LECCE - “Sono certo che il lavoro attento e capillare degli inquirenti saprà, in tempi brevi, fare piena luce sul grave gesto di intimidazioni, che ha colpito il sindaco di Melendugno, a cui va tutta la mia solidarietà”.
È quanto dichiara il consigliere della Regione Puglia, Antonio Buccoliero, che interviene dopo che ignoti hanno dato fuoco all’auto del primo cittadino di Melendugno, Marco Potì.

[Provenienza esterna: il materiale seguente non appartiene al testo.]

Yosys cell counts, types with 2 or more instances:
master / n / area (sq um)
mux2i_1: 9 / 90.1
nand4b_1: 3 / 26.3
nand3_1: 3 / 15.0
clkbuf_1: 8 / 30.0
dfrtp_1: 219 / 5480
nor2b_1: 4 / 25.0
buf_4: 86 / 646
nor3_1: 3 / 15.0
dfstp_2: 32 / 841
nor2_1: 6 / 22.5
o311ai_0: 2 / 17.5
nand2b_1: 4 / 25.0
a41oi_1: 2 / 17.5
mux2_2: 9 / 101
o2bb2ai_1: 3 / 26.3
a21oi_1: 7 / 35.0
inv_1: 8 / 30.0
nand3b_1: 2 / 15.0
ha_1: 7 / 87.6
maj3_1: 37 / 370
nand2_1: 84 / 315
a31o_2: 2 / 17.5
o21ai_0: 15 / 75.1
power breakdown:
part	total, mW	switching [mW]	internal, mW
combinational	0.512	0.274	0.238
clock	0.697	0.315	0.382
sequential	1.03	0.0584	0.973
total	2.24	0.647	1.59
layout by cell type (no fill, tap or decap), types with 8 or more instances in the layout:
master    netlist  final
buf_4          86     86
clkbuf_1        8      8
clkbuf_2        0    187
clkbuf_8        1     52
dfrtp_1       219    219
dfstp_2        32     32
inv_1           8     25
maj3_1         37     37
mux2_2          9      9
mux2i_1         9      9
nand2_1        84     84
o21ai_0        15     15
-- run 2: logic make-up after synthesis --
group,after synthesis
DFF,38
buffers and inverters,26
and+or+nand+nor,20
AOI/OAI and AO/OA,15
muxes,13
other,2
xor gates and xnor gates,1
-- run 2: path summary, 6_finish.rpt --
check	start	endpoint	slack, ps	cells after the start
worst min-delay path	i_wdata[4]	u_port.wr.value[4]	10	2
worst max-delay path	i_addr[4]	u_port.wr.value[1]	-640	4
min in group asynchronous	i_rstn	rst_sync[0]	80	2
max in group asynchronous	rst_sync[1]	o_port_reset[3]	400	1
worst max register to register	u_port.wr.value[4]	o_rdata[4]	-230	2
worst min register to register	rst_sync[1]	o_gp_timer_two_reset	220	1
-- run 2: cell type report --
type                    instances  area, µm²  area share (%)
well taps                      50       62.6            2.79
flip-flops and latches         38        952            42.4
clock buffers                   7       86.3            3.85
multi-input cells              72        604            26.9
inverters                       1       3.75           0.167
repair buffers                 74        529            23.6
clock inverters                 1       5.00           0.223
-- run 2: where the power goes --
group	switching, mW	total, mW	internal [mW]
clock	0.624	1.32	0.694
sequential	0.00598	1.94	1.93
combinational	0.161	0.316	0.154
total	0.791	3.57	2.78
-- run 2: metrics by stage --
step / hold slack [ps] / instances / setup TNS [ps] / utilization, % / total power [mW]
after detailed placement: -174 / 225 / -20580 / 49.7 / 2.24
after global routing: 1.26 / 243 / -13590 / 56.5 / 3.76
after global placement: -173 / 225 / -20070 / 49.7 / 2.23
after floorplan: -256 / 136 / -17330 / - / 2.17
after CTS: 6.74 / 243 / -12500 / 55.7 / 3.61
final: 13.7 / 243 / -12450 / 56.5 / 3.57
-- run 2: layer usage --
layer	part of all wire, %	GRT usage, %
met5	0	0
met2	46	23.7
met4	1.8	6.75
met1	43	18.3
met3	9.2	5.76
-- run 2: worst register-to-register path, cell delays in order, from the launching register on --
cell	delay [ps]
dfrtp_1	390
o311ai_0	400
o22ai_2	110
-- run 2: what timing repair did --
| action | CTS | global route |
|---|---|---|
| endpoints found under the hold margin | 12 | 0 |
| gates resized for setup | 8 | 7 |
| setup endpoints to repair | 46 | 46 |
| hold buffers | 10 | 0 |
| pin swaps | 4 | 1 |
$ cat config.mk
export PLATFORM = sky130hd
export DESIGN_NAME = gpodp_top
export DESIGN_NICKNAME = d
export VERILOG_FILES = /design/src/gpodp_top.v
export VERILOG_INCLUDE_DIRS = /design/src
export SDC_FILE = /design/constraint.sdc
export NUM_CORES = 1
export LEC_CHECK = 0
export BUFFER_PORTS_ARGS = -buffer_cell sky130_fd_sc_hd__buf_2
export CORE_MARGIN = 3
export CORE_UTILIZATION = 43
export CTS_BUF_LIST = sky130_fd_sc_hd__clkbuf_4 sky130_fd_sc_hd__clkbuf_8
export DETAILED_ROUTE_END_ITERATION = 7
export HOLD_SLACK_MARGIN = 0.05
export PLACE_DENSITY_LB_ADDON = 0.2
export SLEW_MARGIN = 30
export SYNTH_ARGS = -nofsm -noshare
export SYNTH_HDL_FRONTEND = slang
export SYNTH_SLANG_ARGS = --single-unit
$ cat constraint.sdc
create_clock -name clk_i -period 2.2 [get_ports clk_i]
set_input_delay 0.33 -clock clk_i [delete_from_list [all_inputs] [get_ports clk_i]]
set_output_delay 0.33 -clock clk_i [all_outputs]
set_load 0.02 [all_outputs]
[config.mk]
export PLATFORM = sky130hd
export DESIGN_NAME = deep_sleep_wake_exit
export DESIGN_NICKNAME = d
export VERILOG_FILES = /design/src/rtl/deep_sleep_pkg.sv /design/src/rtl/deep_sleep_wake_exit.sv
export SDC_FILE = /design/constraint.sdc
export NUM_CORES = 1
export LEC_CHECK = 0
export BUFFER_PORTS_ARGS = -buffer_cell sky130_fd_sc_hd__buf_4
export CAP_MARGIN = 20
export CORE_MARGIN = 2
export CORE_UTILIZATION = 35
export CTS_BUF_LIST = sky130_fd_sc_hd__clkbuf_2
export DETAILED_ROUTE_END_ITERATION = 7
export SKIP_LAST_GASP = 1
export SLEW_MARGIN = 10
export SYNTH_ARGS = -nofsm -noshare
export SYNTH_HDL_FRONTEND = slang
export SYNTH_SLANG_ARGS = --single-unit
[constraint.sdc]
create_clock -name clock -period 2.33 [get_ports clock]
set_input_delay 0.5825 -clock clock [delete_from_list [all_inputs] [get_ports clock]]
set_output_delay 0.5825 -clock clock [all_outputs]
set_load 0.01 [all_outputs]
[config.mk]
export PLATFORM = sky130hd
export DESIGN_NAME = frame_sequence_decoder
export DESIGN_NICKNAME = d
export VERILOG_FILES = /design/src/inc/frame_decoder_pkg.sv /design/src/verilog/timebase_ticker.sv /design/src/verilog/level_shaper.sv /design/src/verilog/frame_sequence_decoder.sv
export SDC_FILE = /design/constraint.sdc
export NUM_CORES = 2
export LEC_CHECK = 0
export CORE_MARGIN = 3
export CORE_UTILIZATION = 50
export CTS_CLUSTER_DIAMETER = 60
export CTS_CLUSTER_SIZE = 30
export DETAILED_ROUTE_END_ITERATION = 10
export DONT_BUFFER_PORTS = 1
export PLACE_DENSITY = 0.65
export SLEW_MARGIN = 20
export SYNTH_ARGS = -nofsm -noshare
export SYNTH_HDL_FRONTEND = slang
export SYNTH_SLANG_ARGS = --single-unit
[constraint.sdc]
create_clock -name clk -period 14.95 [get_ports clk]
set_input_delay 2.99 -clock clk [delete_from_list [all_inputs] [get_ports clk]]
set_output_delay 2.99 -clock clk [all_outputs]
set_load 0.02 [all_outputs]
[src/inc/frame_decoder_pkg.sv]
package frame_decoder_pkg;
    // =====================================================
    // register word offsets (avalon word addressing)
    localparam logic [7:0] OFS_CTRL      = 8'h00;
    localparam logic [7:0] OFS_SEQ       = 8'h01;
    localparam logic [7:0] OFS_CLIPBASE  = 8'h02;
    localparam logic [7:0] OFS_STATUS    = 8'h03;
    localparam logic [7:0] OFS_PERIOD    = 8'h04;
    localparam logic [7:0] OFS_RATE      = 8'h05;
    localparam logic [7:0] OFS_CLIPEND   = 8'h40;
    localparam logic [7:0] OFS_MEM       = 8'h80;
    localparam int         MEM_BYTES     = 100;
    localparam int         CLIP_SLOTS    = 16;
    // =====================================================
    // field positions
    localparam int CTRL_START = 0;
    localparam int CTRL_FAST  = 1;
    localparam int EXT_BIT    = 7;
    localparam int RATE_HERE  = 2;
    localparam int RATE_HI    = 1;
    localparam int CLIP_HI    = 0;
    // =====================================================
    // reset values and fixed figures
    localparam logic [8:0]  RATE_RESET   = 9'h000;
    localparam logic [19:0] PERIOD_RESET = 20'h00000;
    localparam logic [6:0]  CLIPBASE_RST = 7'h00;
    localparam logic [9:0]  MIN_RATE_HZ  = 10'h019;
    localparam logic [19:0] US_PER_S     = 20'hf4240;
    localparam logic [2:0]  SILENT_DUR   = 3'h2;
    localparam int          DIV_STEPS    = 20;
    // =====================================================
    // timing: shortest timebase, all others are power-of-two multiples
    localparam int CLK_PERIOD_NS = 100;
    localparam int BASE_TB_US    = 1360;
    localparam int BASE_TB_CYC   = (BASE_TB_US * 1000) / CLK_PERIOD_NS;
    // =====================================================
    typedef struct packed {
        logic [1:0] gain;
        logic [1:0] tbase;
        logic [3:0] clipIdx;
        logic [3:0] loopCode;
        logic       rateHere;
        logic [8:0] rateCode;
    } frame_t;
endpackage : frame_decoder_pkg

[src/verilog/timebase_ticker.sv]
`timescale 1ns/10ps
// =====================================================
// timebase tick generator
module timebase_ticker #(
    parameter int BASE_CYC = frame_decoder_pkg::BASE_TB_CYC
) (
    input  wire logic       clk,
    input  wire logic       srst,
    input  wire logic       run,
    input  wire logic       fast,
    input  wire logic [1:0] sel,
    output logic            tick
);
    logic [23:0] count;
    logic [2:0]  shift;
    logic [23:0] limit;
    // slow codes are 4x,16x,32x,64x base; fast codes 1x,4x,16x,32x
    assign shift = fast ? (sel == 2'h0 ? 3'h0 : sel == 2'h1 ? 3'h2 : sel == 2'h2 ? 3'h4 : 3'h5)
                        : (sel == 2'h0 ? 3'h2 : sel == 2'h1 ? 3'h4 : sel == 2'h2 ? 3'h5 : 3'h6);
    assign limit = 24'(BASE_CYC) << shift;
    assign tick  = run && (count == limit - 24'h1);
    // counter restarts whenever a point is loaded, so each point gets whole timebases
    always_ff @(posedge clk)
    begin
        if (srst || !run || tick)
            count <= 24'h0;
        else
            count <= count + 24'h1;
    end
endmodule : timebase_ticker

[src/verilog/level_shaper.sv]
`timescale 1ns/10ps
// =====================================================
// ramp or step of the drive level over a number of timebases
module level_shaper (
    input  wire logic       clk,
    input  wire logic       srst,
    input  wire logic       load,
    input  wire logic [7:0] target,
    input  wire logic       ramp,
    input  wire logic [2:0] dur,
    input  wire logic       tick,
    output logic [7:0]      level,
    output logic            done
);
    logic [2:0] left;
    logic [7:0] goal;
    logic [8:0] diff;
    logic [8:0] stepv;
    // signed share of the remaining distance for one tick
    function automatic logic [8:0] share(input logic [8:0] d, input logic [2:0] n);
        logic signed [8:0] q;
        q = $signed(d) / $signed({6'h0, n});
        return q;
    endfunction : share
    assign diff  = {1'b0, goal} - {1'b0, level};
    assign stepv = share(diff, left);
    assign done  = (left == 3'h0);
    // ramp reaches goal exactly on the last tick, avoiding drift
    always_ff @(posedge clk)
    begin
        if (srst)
        begin
            level <= 8'h00;
            left  <= 3'h0;
            goal  <= 8'h00;
        end
        else if (load)
        begin
            goal <= target;
            left <= dur;
            if (!ramp || dur == 3'h0)
                level <= target;
        end
        else if (tick && !done)
        begin
            left  <= left - 3'h1;
            level <= 8'(({1'b0, level} + stepv));
        end
    end
endmodule : level_shaper

[src/verilog/frame_sequence_decoder.sv]
// Our own choices: the Avalon-MM slave port and the address map.
`timescale 1ns/10ps
module frame_sequence_decoder #(
    parameter int BASE_CYC = frame_decoder_pkg::BASE_TB_CYC
) (
    input  wire logic        clk,
    input  wire logic        srst,
    input  wire logic [7:0]  address,
    input  wire logic        read,
    input  wire logic        write,
    input  wire logic [31:0] writedata,
    output logic [31:0]      readdata,
    output logic             waitrequest,
    input  wire logic [8:0]  trackedRate,
    output logic [7:0]       driveLevel,
    output logic [8:0]       driveRateCode,
    output logic             playing
);
    typedef enum {IDLE, FETCH1, FETCH2, FETCH3, SETUP, DIVIDE, LOAD, POINT, WAIT} state_t;
    // =====================================================
    // storage and control state
    state_t                  state;
    logic [7:0]              mem [0:frame_decoder_pkg::MEM_BYTES-1];
    logic [6:0]              clipEnd [0:frame_decoder_pkg::CLIP_SLOTS-1];
    logic                    fastStepUnitSelect;
    logic                    startReq;
    logic [6:0]              seqStart;
    logic [6:0]              seqEnd;
    logic [6:0]              clipBase;
    logic                    formatError;
    logic [6:0]              ptr;
    logic [6:0]              pointPtr;
    logic [3:0]              loopLeft;
    frame_decoder_pkg::frame_t frame;
    logic [19:0]             activePeriodReadback;
    logic [19:0]             quot;
    logic [10:0]             rem;
    logic [10:0]             divisor;
    logic [4:0]              divCount;
    logic [7:0]              pointTarget;
    // =====================================================
    // decode helpers
    function automatic logic [6:0] first_addr(input logic [3:0] idx, input logic [6:0] base,
                                              input logic [6:0] prevEnd);
        return (idx == 4'h1) ? base : 7'(prevEnd + 7'h1);
    endfunction : first_addr
    function automatic logic [9:0] rate_hz(input logic [8:0] code);
        logic [9:0] hz;
        hz = {code, 1'b0};
        return (hz < frame_decoder_pkg::MIN_RATE_HZ) ? frame_decoder_pkg::MIN_RATE_HZ : hz;
    endfunction : rate_hz
    // =====================================================
    // bus decode
    wire        busReq    = (read || write) && waitrequest;
    wire        wrNow     = write && !waitrequest;
    wire        inMem     = (address >= frame_decoder_pkg::OFS_MEM) &&
                            (address < frame_decoder_pkg::OFS_MEM + 8'(frame_decoder_pkg::MEM_BYTES));
    wire        inClip    = (address >= frame_decoder_pkg::OFS_CLIPEND) &&
                            (address < frame_decoder_pkg::OFS_CLIPEND + 8'h10);
    wire [6:0]  memOff    = 7'(address - frame_decoder_pkg::OFS_MEM);
    wire [3:0]  clipOff   = 4'(address - frame_decoder_pkg::OFS_CLIPEND);
    wire [31:0] readMux   =
        (address == frame_decoder_pkg::OFS_CTRL)     ? {30'h0, fastStepUnitSelect, 1'b0} :
        (address == frame_decoder_pkg::OFS_SEQ)      ? {17'h0, seqEnd, 1'b0, seqStart} :
        (address == frame_decoder_pkg::OFS_CLIPBASE) ? {25'h0, clipBase} :
        (address == frame_decoder_pkg::OFS_STATUS)   ? {18'h0, loopLeft, frame.clipIdx,
                                                        4'h0, formatError, playing} :
        (address == frame_decoder_pkg::OFS_PERIOD)   ? {12'h0, activePeriodReadback} :
        (address == frame_decoder_pkg::OFS_RATE)     ? {23'h0, driveRateCode} :
        inClip ? {25'h0, clipEnd[clipOff]} :
        inMem  ? {24'h0, mem[memOff]} : 32'h0;
    // =====================================================
    // frame and clip decode
    wire [7:0]  curByte   = mem[ptr];
    wire        extFlag   = curByte[frame_decoder_pkg::EXT_BIT];
    wire [6:0]  clipFirst = first_addr(frame.clipIdx, clipBase,
                                       clipEnd[4'(frame.clipIdx - 4'h1)]);
    wire [6:0]  clipLast  = clipEnd[frame.clipIdx];
    wire [7:0]  pointByte = mem[pointPtr];
    wire        silent    = (frame.clipIdx == 4'h0);
    wire        seqDone   = (ptr == 7'(seqEnd + 7'h1));
    wire [11:0] remShift  = {rem, quot[19]};
    wire        fits      = remShift >= {1'b0, divisor};
    wire        tick;
    wire [7:0]  shapedLevel;
    wire        shapeDone;
    wire        startPoint = (state == POINT);
    // =====================================================
    // avalon slave: answer one cycle after the request is seen
    always_ff @(posedge clk)
    begin
        if (srst)
        begin
            waitrequest <= 1'b1;
            readdata    <= 32'h0;
        end
        else
        begin
            waitrequest <= !busReq;
            if (busReq && read)
                readdata <= readMux;
        end
    end
    // =====================================================
    // software writes; a start while busy is ignored
    always_ff @(posedge clk)
    begin
        if (srst)
        begin
            fastStepUnitSelect <= 1'b0;
            startReq           <= 1'b0;
            seqStart           <= 7'h0;
            seqEnd             <= 7'h0;
            clipBase           <= frame_decoder_pkg::CLIPBASE_RST;
        end
        else
        begin
            startReq <= wrNow && address == frame_decoder_pkg::OFS_CTRL &&
                        writedata[frame_decoder_pkg::CTRL_START];
            if (wrNow && address == frame_decoder_pkg::OFS_CTRL)
                fastStepUnitSelect <= writedata[frame_decoder_pkg::CTRL_FAST];
            if (wrNow && address == frame_decoder_pkg::OFS_SEQ)
            begin
                seqStart <= writedata[6:0];
                seqEnd   <= writedata[14:8];
            end
            if (wrNow && address == frame_decoder_pkg::OFS_CLIPBASE)
                clipBase <= writedata[6:0];
        end
    end
    // memory and clip table have no reset: contents are loaded by software
    always_ff @(posedge clk)
    begin
        if (wrNow && inMem)
            mem[memOff] <= writedata[7:0];
        if (wrNow && inClip)
            clipEnd[clipOff] <= writedata[6:0];
    end
    // =====================================================
    // frame fetch and playback sequencer
    always_ff @(posedge clk)
    begin
        if (srst)
        begin
            state         <= IDLE;
            ptr           <= 7'h0;
            pointPtr      <= 7'h0;
            loopLeft      <= 4'h0;
            frame         <= '0;
            formatError   <= 1'b0;
            driveRateCode <= frame_decoder_pkg::RATE_RESET;
            pointTarget   <= 8'h00;
            playing       <= 1'b0;
        end
        else
        begin
            case (state)
                IDLE:
                begin
                    playing <= 1'b0;
                    if (startReq)
                    begin
                        ptr           <= seqStart;
                        formatError   <= 1'b0;
                        driveRateCode <= trackedRate;
                        playing       <= 1'b1;
                        state         <= FETCH1;
                    end
                end
                FETCH1:
                begin
                    frame.gain     <= curByte[6:5];
                    frame.tbase    <= curByte[4:3];
                    frame.clipIdx  <= {1'b0, curByte[2:0]};
                    frame.loopCode <= 4'h0;
                    frame.rateHere <= 1'b0;
                    ptr            <= ptr + 7'h1;
                    state          <= extFlag ? FETCH2 : SETUP;
                end
                FETCH2:
                begin
                    ptr <= ptr + 7'h1;
                    if (!extFlag)
                    begin
                        formatError <= 1'b1;
                        state       <= IDLE;
                    end
                    else
                    begin
                        frame.loopCode   <= curByte[6:3];
                        frame.rateHere   <= curByte[frame_decoder_pkg::RATE_HERE];
                        frame.rateCode   <= {curByte[frame_decoder_pkg::RATE_HI], 8'h00};
                        frame.clipIdx[3] <= curByte[frame_decoder_pkg::CLIP_HI];
                        state <= curByte[frame_decoder_pkg::RATE_HERE] ? FETCH3 : SETUP;
                    end
                end
                FETCH3:
                begin
                    frame.rateCode[7:0] <= curByte;
                    ptr                 <= ptr + 7'h1;
                    state               <= SETUP;
                end
                SETUP:
                begin
                    if (frame.rateHere)
                    begin
                        driveRateCode <= frame.rateCode;
                        state         <= DIVIDE;
                    end
                    else
                        state <= LOAD;
                end
                DIVIDE:
                    if (divCount == 5'(frame_decoder_pkg::DIV_STEPS))
                        state <= LOAD;
                LOAD:
                begin
                    pointPtr <= clipFirst;
                    loopLeft <= frame.loopCode;
                    state    <= POINT;
                end
                POINT:
                begin
                    pointTarget <= silent ? 8'h00
                                 : {pointByte[3:0], pointByte[3:0]} >> (frame.gain);
                    state <= WAIT;
                end
                WAIT:
                    if (shapeDone)
                    begin
                        if (!silent && pointPtr != clipLast)
                        begin
                            pointPtr <= pointPtr + 7'h1;
                            state    <= POINT;
                        end
                        else if (loopLeft != 4'h0)
                        begin
                            loopLeft <= loopLeft - 4'h1;
                            pointPtr <= (silent || clipFirst == clipLast) ? clipFirst
                                      : 7'(clipFirst + 7'h1);
                            state    <= POINT;
                        end
                        else
                            state <= seqDone ? IDLE : FETCH1;
                    end
                default:
                    state <= IDLE;
            endcase
        end
    end
    // =====================================================
    // restoring divider: period in microseconds = 1e6 / rate in hz
    always_ff @(posedge clk)
    begin
        if (srst)
        begin
            quot                 <= 20'h0;
            rem                  <= 11'h0;
            divisor              <= 11'h1;
            divCount             <= 5'h0;
            activePeriodReadback <= frame_decoder_pkg::PERIOD_RESET;
        end
        else if (state == SETUP)
        begin
            quot     <= frame_decoder_pkg::US_PER_S;
            rem      <= 11'h0;
            divisor  <= {1'b0, rate_hz(frame.rateCode)};
            divCount <= 5'h0;
        end
        else if (state == DIVIDE)
        begin
            if (divCount == 5'(frame_decoder_pkg::DIV_STEPS))
                activePeriodReadback <= quot;
            else
            begin
                rem      <= fits ? 11'(remShift - {1'b0, divisor}) : remShift[10:0];
                quot     <= {quot[18:0], fits};
                divCount <= divCount + 5'h1;
            end
        end
    end
    // output level follows the shaper one cycle later
    always_ff @(posedge clk)
    begin
        if (srst)
            driveLevel <= 8'h00;
        else
            driveLevel <= shapedLevel;
    end
    // =====================================================
    timebase_ticker #(.BASE_CYC(BASE_CYC)) u_ticker (
        .clk  (clk),
        .srst (srst),
        .run  (state == WAIT),
        .fast (fastStepUnitSelect),
        .sel  (frame.tbase),
        .tick (tick)
    );
    level_shaper u_shaper (
        .clk    (clk),
        .srst   (srst),
        .load   (startPoint),
        .target (silent ? 8'h00 : {pointByte[3:0], pointByte[3:0]} >> (frame.gain)),
        .ramp   (silent ? 1'b0 : pointByte[7]),
        .dur    (silent ? frame_decoder_pkg::SILENT_DUR : pointByte[6:4]),
        .tick   (tick),
        .level  (shapedLevel),
        .done   (shapeDone)
    );
    // =====================================================
    // checks
    property p_single_byte;
        @(posedge clk) disable iff (srst) (state == FETCH1 && !extFlag) |=> state == SETUP;
    endproperty
    a_single_byte: assert property (p_single_byte) else $error("one-byte frame fetched more");
    property p_second_ext;
        @(posedge clk) disable iff (srst)
        (state == FETCH2 && !extFlag) |=> (formatError && state == IDLE);
    endproperty
    a_second_ext: assert property (p_second_ext) else $error("bad second byte accepted");
    property p_third;
        @(posedge clk) disable iff (srst)
        (state == FETCH2 && extFlag && curByte[2]) |=> state == FETCH3 ##1 state == SETUP;
    endproperty
    a_third: assert property (p_third) else $error("third byte not fetched");
    property p_defaults;
        @(posedge clk) disable iff (srst)
        (state == FETCH1 && !extFlag) |=> (frame.clipIdx[3] == 1'b0 && frame.loopCode == 4'h0);
    endproperty
    a_defaults: assert property (p_defaults) else $error("absent byte two not defaulted");
    property p_gain;
        @(posedge clk) disable iff (srst) (state == POINT && !silent) |=>
        pointTarget == ({$past(pointByte[3:0]), $past(pointByte[3:0])} >> $past(frame.gain));
    endproperty
    a_gain: assert property (p_gain) else $error("gain not applied");
    property p_clamp;
        @(posedge clk) disable iff (srst) (state == DIVIDE) |-> divisor >= 11'h019;
    endproperty
    a_clamp: assert property (p_clamp) else $error("rate below floor");
    property p_silent;
        @(posedge clk) disable iff (srst) (state == POINT && silent) |=> pointTarget == 8'h00;
    endproperty
    a_silent: assert property (p_silent) else $error("silent clip not silent");
    property p_no_start;
        @(posedge clk) disable iff (srst) (state == IDLE && !startReq) |=> state == IDLE;
    endproperty
    a_no_start: assert property (p_no_start) else $error("play without sequence");
    property p_keep_rate;
        @(posedge clk) disable iff (srst)
        (state == SETUP && !frame.rateHere) |=> $stable(driveRateCode);
    endproperty
    a_keep_rate: assert property (p_keep_rate) else $error("rate changed w/o byte");
    property p_period;
        @(posedge clk) disable iff (srst) (state == SETUP && frame.rateHere) |->
        ##[21:23] activePeriodReadback == 20'(frame_decoder_pkg::US_PER_S / divisor);
    endproperty
    a_period: assert property (p_period) else $error("period readback wrong");
    c_three_byte: cover property (@(posedge clk) state == FETCH3);
    c_repeat: cover property (@(posedge clk) state == WAIT && shapeDone && loopLeft != 4'h0);
    c_error: cover property (@(posedge clk) $rose(formatError));
endmodule : frame_sequence_decoder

“Non è la prima volta, purtroppo – prosegue Buccoliero – che un rappresentante delle istituzioni, un sindaco, finisce nel mirino di una violenza codarda, che non lascia spazio al confronto e al dialogo. Sicuramente, la difficile situazione socio – economica che siamo costretti a vivere non aiuta quanti vivono situazioni di difficoltà e di disagio, ma anche la condizione più precaria e delicata non deve mai lasciare spazio alla violenza e all’intimidazione”.

“I sindaci, a causa delle evidenti carenze economiche, che hanno finito con il colpire anche le casse comunali, sono diventati facili bersagli dell’esasperazione sociale, che travolge e spesso distrugge quanto incontra sulla propria strada. La politica tutta, senza appartenenze o colorazioni, deve farsi carico di questi problemi e schierarsi accanto a quei sindaci e rappresentanti istituzionali che, pur tra mille difficoltà, cercano con impegno, passione e onestà di essere dalla parte dei cittadini, lavorando per la crescita di tutta una comunità”.

“Al sindaco Potì, alla sua famiglia e all’intera comunità di Melendugno, perché colpire un sindaco significa colpire una comunità intera – conclude Buccoliero – vanno la mia personale vicinanza e il mio incoraggiamento ad andare avanti, perché il linguaggio della violenza e della paura non debba mai prendere il posto del dialogo aperto e del confronto leale”.